[Data extracted from a collection]
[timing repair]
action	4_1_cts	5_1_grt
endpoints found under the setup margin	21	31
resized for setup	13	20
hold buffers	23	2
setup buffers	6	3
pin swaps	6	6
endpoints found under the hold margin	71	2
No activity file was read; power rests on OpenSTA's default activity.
$ cat config.mk
export PLATFORM = sky130hd
export DESIGN_NAME = ppgd_push_pull_gate_drive
export DESIGN_NICKNAME = d
export VERILOG_FILES = /design/src/ppgd_push_pull_gate_drive.v
export VERILOG_INCLUDE_DIRS = /design/src
export SDC_FILE = /design/constraint.sdc
export NUM_CORES = 1
export LEC_CHECK = 0
export BUFFER_PORTS_ARGS = -buffer_cell sky130_fd_sc_hd__buf_2
export CAP_MARGIN = 10
export CORE_ASPECT_RATIO = 1.4
export CORE_MARGIN = 3
export CORE_UTILIZATION = 51
export CTS_BUF_LIST = sky130_fd_sc_hd__clkbuf_8
export CTS_CLUSTER_DIAMETER = 100
export CTS_CLUSTER_SIZE = 20
export DETAILED_ROUTE_END_ITERATION = 6
export PLACE_DENSITY = 0.72
export SLEW_MARGIN = 10
export SYNTH_ARGS = -nofsm -noshare
export SYNTH_HDL_FRONTEND = slang
export SYNTH_SLANG_ARGS = --single-unit
$ cat constraint.sdc
create_clock -name mclk -period 2.6 [get_ports mclk]
set_input_delay 0.26 -clock mclk [delete_from_list [all_inputs] [get_ports mclk]]
set_output_delay 0.26 -clock mclk [all_outputs]
set_load 0.01 [all_outputs]
$ cat src/ppgd_regs.vh
// Purpose: constants for the push-pull gate drive block
// Assumes: 50 MHz mclk, 20 ns period
// Notes:   times are in ns; cycle counts derive from them
`ifndef PPGD_REGS_VH
`define PPGD_REGS_VH

// ==========================================
// clock
`define PPGD_CLK_PERIOD_NS 20
`define PPGD_CLK_HZ        50000000

// ==========================================
// switching frequency variants, output frequency in Hz
`define PPGD_FSW_LOW_HZ  160000
`define PPGD_FSW_HIGH_HZ 424000

// ==========================================
// dead time, ns, as typical figures
`define PPGD_DEAD_LOW_NS  115
`define PPGD_DEAD_HIGH_NS 90

// ==========================================
// spread spectrum: triangle sweep of the oscillator half-period
`define PPGD_SS_SPAN    8'h10
`define PPGD_SS_STEP_HP 16'h0004

// ==========================================
// data channels: carrier-hold cycles before the receiver reads silence
`define PPGD_KEY_HOLD 2'h3

// ==========================================
// phase states
`define PPGD_ST_DEAD_A 2'h0
`define PPGD_ST_ON_A   2'h1
`define PPGD_ST_DEAD_B 2'h2
`define PPGD_ST_ON_B   2'h3

`endif

$ cat src/ppgd_push_pull_gate_drive.v
// Purpose: two-phase gate drive for a push-pull transformer driver
// Assumes: one clock mclk at 50 MHz, async active-high reset
// Notes:   both gates low during reset; the first phase follows a dead time
`timescale 1ns/1ns
`include "ppgd_regs.vh"

module ppgd_push_pull_gate_drive
#(
	parameter HIGH_FREQ = 0,
	parameter SS_ENABLE = 1
)
(
	input  wire       mclk,
	input  wire       reset,
	output reg        firstOutputSwitch,
	output reg        secondOutputSwitch,
	output wire [1:0] drivePhase,
	input  wire [3:0] channelData,
	input  wire [3:0] barrierCarrier,
	output wire [3:0] keyedCarrier,
	output wire [3:0] recoveredData
);

	// ==========================================
	// derived timing
	localparam integer FSW_HZ = HIGH_FREQ ? `PPGD_FSW_HIGH_HZ
		: `PPGD_FSW_LOW_HZ;
	// oscillator runs at twice the output rate; halve it again for its half
	localparam integer OSC_HALF = `PPGD_CLK_HZ / (4 * FSW_HZ);
	localparam integer DEAD_NS = HIGH_FREQ ? `PPGD_DEAD_HIGH_NS
		: `PPGD_DEAD_LOW_NS;
	// least time: round up to whole cycles
	localparam integer DEAD_CYC_I = (DEAD_NS + `PPGD_CLK_PERIOD_NS - 1)
		/ `PPGD_CLK_PERIOD_NS;
	localparam [15:0] DEAD_CYC = DEAD_CYC_I[15:0];
	localparam [15:0] OSC_HALF_W = OSC_HALF[15:0];

	// ==========================================
	// spread spectrum sweep of oscillator half-period
	reg  [7:0]  ssPos_ff;
	reg         ssUp_ff;
	reg  [7:0]  nxt_ssPos;
	reg         nxt_ssUp;
	wire [15:0] oscHalf;

	assign oscHalf = SS_ENABLE
		? OSC_HALF_W + ({8'h00, ssPos_ff} >> 2)
		: OSC_HALF_W;

	// ==========================================
	// internal oscillator and divide-by-two
	reg  [15:0] oscCnt_ff;
	reg  [15:0] nxt_oscCnt;
	reg         osc_ff;
	reg         div_ff;
	reg         divPrev_ff;
	wire        oscRise;

	assign oscRise = (oscCnt_ff == oscHalf - 16'h0001) & ~osc_ff;

	// oscillator counter, sweep steps once per oscillator period
	always @*
	begin
		nxt_oscCnt = oscCnt_ff + 16'h0001;
		nxt_ssPos = ssPos_ff;
		nxt_ssUp = ssUp_ff;
		if (oscCnt_ff >= oscHalf - 16'h0001)
		begin
			nxt_oscCnt = 16'h0000;
			if (oscRise)
			begin
				if (ssUp_ff)
				begin
					nxt_ssPos = ssPos_ff + 8'h01;
					nxt_ssUp = (ssPos_ff + 8'h01) != `PPGD_SS_SPAN;
				end
				else
				begin
					nxt_ssPos = ssPos_ff - 8'h01;
					nxt_ssUp = (ssPos_ff - 8'h01) == 8'h00;
				end
			end
		end
	end

	always @(posedge mclk or posedge reset)
	begin
		if (reset)
		begin
			oscCnt_ff <= 16'h0000;
			osc_ff <= 1'b0;
			div_ff <= 1'b0;
			divPrev_ff <= 1'b0;
			ssPos_ff <= 8'h00;
			ssUp_ff <= 1'b1;
		end
		else
		begin
			oscCnt_ff <= nxt_oscCnt;
			ssPos_ff <= nxt_ssPos;
			ssUp_ff <= nxt_ssUp;
			divPrev_ff <= div_ff;
			if (oscCnt_ff >= oscHalf - 16'h0001)
				osc_ff <= ~osc_ff;
			if (oscRise)
				div_ff <= ~div_ff;
		end
	end

	// ==========================================
	// dead-time insert and phase control
	// each divided half period: dead gap first, then on for the rest,
	// so both phases lose the same time and stay balanced
	reg  [1:0]  state_ff;
	reg  [1:0]  nxt_state;
	reg  [15:0] deadCnt_ff;
	reg  [15:0] nxt_deadCnt;
	wire        halfEdge;

	assign halfEdge = div_ff ^ divPrev_ff;
	assign drivePhase = state_ff;

	always @*
	begin
		nxt_state = state_ff;
		nxt_deadCnt = deadCnt_ff;
		case (state_ff)
			`PPGD_ST_DEAD_A, `PPGD_ST_DEAD_B:
			begin
				if (deadCnt_ff >= DEAD_CYC - 16'h0001)
				begin
					nxt_deadCnt = 16'h0000;
					nxt_state = (state_ff == `PPGD_ST_DEAD_A)
						? `PPGD_ST_ON_A : `PPGD_ST_ON_B;
				end
				else
					nxt_deadCnt = deadCnt_ff + 16'h0001;
			end
			`PPGD_ST_ON_A, `PPGD_ST_ON_B:
			begin
				nxt_deadCnt = 16'h0000;
				// divider is low after reset and A leads, so high selects B
				if (halfEdge) // swap every half period
					nxt_state = div_ff ? `PPGD_ST_DEAD_B : `PPGD_ST_DEAD_A;
			end
			default:
			begin
				nxt_state = `PPGD_ST_DEAD_A;
				nxt_deadCnt = 16'h0000;
			end
		endcase
	end

	// gate outputs registered; never both high by construction
	always @(posedge mclk or posedge reset)
	begin
		if (reset)
		begin
			state_ff <= `PPGD_ST_DEAD_A;
			deadCnt_ff <= 16'h0000;
			firstOutputSwitch <= 1'b0;
			secondOutputSwitch <= 1'b0;
		end
		else
		begin
			state_ff <= nxt_state;
			deadCnt_ff <= nxt_deadCnt;
			firstOutputSwitch <= (nxt_state == `PPGD_ST_ON_A);
			secondOutputSwitch <= (nxt_state == `PPGD_ST_ON_B);
		end
	end

	// ==========================================
	// on-off keyed data channels
	// the carrier runs at half mclk; demodulation relies on the returning
	// carrier sharing mclk, a foreign clock at that rate would alias
	reg         carrier_ff;

	// free-running carrier shared by every channel
	always @(posedge mclk or posedge reset)
	begin
		if (reset)
			carrier_ff <= 1'b0;
		else
			carrier_ff <= ~carrier_ff;
	end

	genvar ch;
	generate
		for (ch = 0; ch < 4; ch = ch + 1)
		begin : gChan
			reg        txMeta_ff;
			reg        txSync_ff;
			reg        txKey_ff;
			reg        rxMeta_ff;
			reg        rxSync_ff;
			reg        rxPrev_ff;
			reg        rxOut_ff;
			reg  [1:0] rxHold_ff;
			wire [1:0] nxt_rxHold;
			wire       rxEdge;

			// any carrier edge reloads the hold, silence drains it
			assign rxEdge = rxSync_ff ^ rxPrev_ff;
			assign nxt_rxHold = rxEdge ? `PPGD_KEY_HOLD
				: (rxHold_ff != 2'h0) ? rxHold_ff - 2'h1 : 2'h0;
			assign keyedCarrier[ch] = txKey_ff;
			assign recoveredData[ch] = rxOut_ff;

			// both pins pass two flops before keying or edge detect
			always @(posedge mclk or posedge reset)
			begin
				if (reset)
				begin
					txMeta_ff <= 1'b0;
					txSync_ff <= 1'b0;
					txKey_ff <= 1'b0;
					rxMeta_ff <= 1'b0;
					rxSync_ff <= 1'b0;
					rxPrev_ff <= 1'b0;
					rxOut_ff <= 1'b0;
					rxHold_ff <= 2'h0;
				end
				else
				begin
					txMeta_ff <= channelData[ch];
					txSync_ff <= txMeta_ff;
					txKey_ff <= txSync_ff & carrier_ff;
					rxMeta_ff <= barrierCarrier[ch];
					rxSync_ff <= rxMeta_ff;
					rxPrev_ff <= rxSync_ff;
					rxHold_ff <= nxt_rxHold;
					rxOut_ff <= (nxt_rxHold != 2'h0); // output buffer
				end
			end
		end
	endgenerate

endmodule // ppgd_push_pull_gate_drive
===== config.mk =====
export PLATFORM = sky130hd
export DESIGN_NAME = sfs_top
export DESIGN_NICKNAME = d
export VERILOG_FILES = /design/src/verilog/sfs_pkg.sv /design/src/verilog/sfs_filt_if.sv /design/src/verilog/sfs_filt.sv /design/src/verilog/sfs_top.sv
export VERILOG_INCLUDE_DIRS = /design/src /design/src/verilog
export SDC_FILE = /design/constraint.sdc
export NUM_CORES = 1
export LEC_CHECK = 0
export ABC_AREA = 1
export ABC_CLOCK_PERIOD_IN_PS = 2600
export BUFFER_PORTS_ARGS = -buffer_cell sky130_fd_sc_hd__buf_2
export CAP_MARGIN = 10
export CORE_MARGIN = 10
export CORE_UTILIZATION = 40
export DETAILED_ROUTE_END_ITERATION = 6
export PLACE_DENSITY = 0.68
export SETUP_SLACK_MARGIN = 0.1
export SKIP_LAST_GASP = 1
export SLEW_MARGIN = 5
export SYNTH_ARGS = -nofsm -noshare
export SYNTH_HDL_FRONTEND = slang
export SYNTH_HIERARCHICAL = 1
export SYNTH_SLANG_ARGS = --single-unit

===== constraint.sdc =====
create_clock -name clock -period 2.6 [get_ports clock]
set_input_delay 0 -clock clock [delete_from_list [all_inputs] [get_ports clock]]
set_output_delay 0 -clock clock [all_outputs]
set_load 0.01 [all_outputs]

Problem:
Pick out every line above that contains the word "spread" and copy it.

Solution to this task:
// spread spectrum: triangle sweep of the oscillator half-period
	// spread spectrum sweep of oscillator half-period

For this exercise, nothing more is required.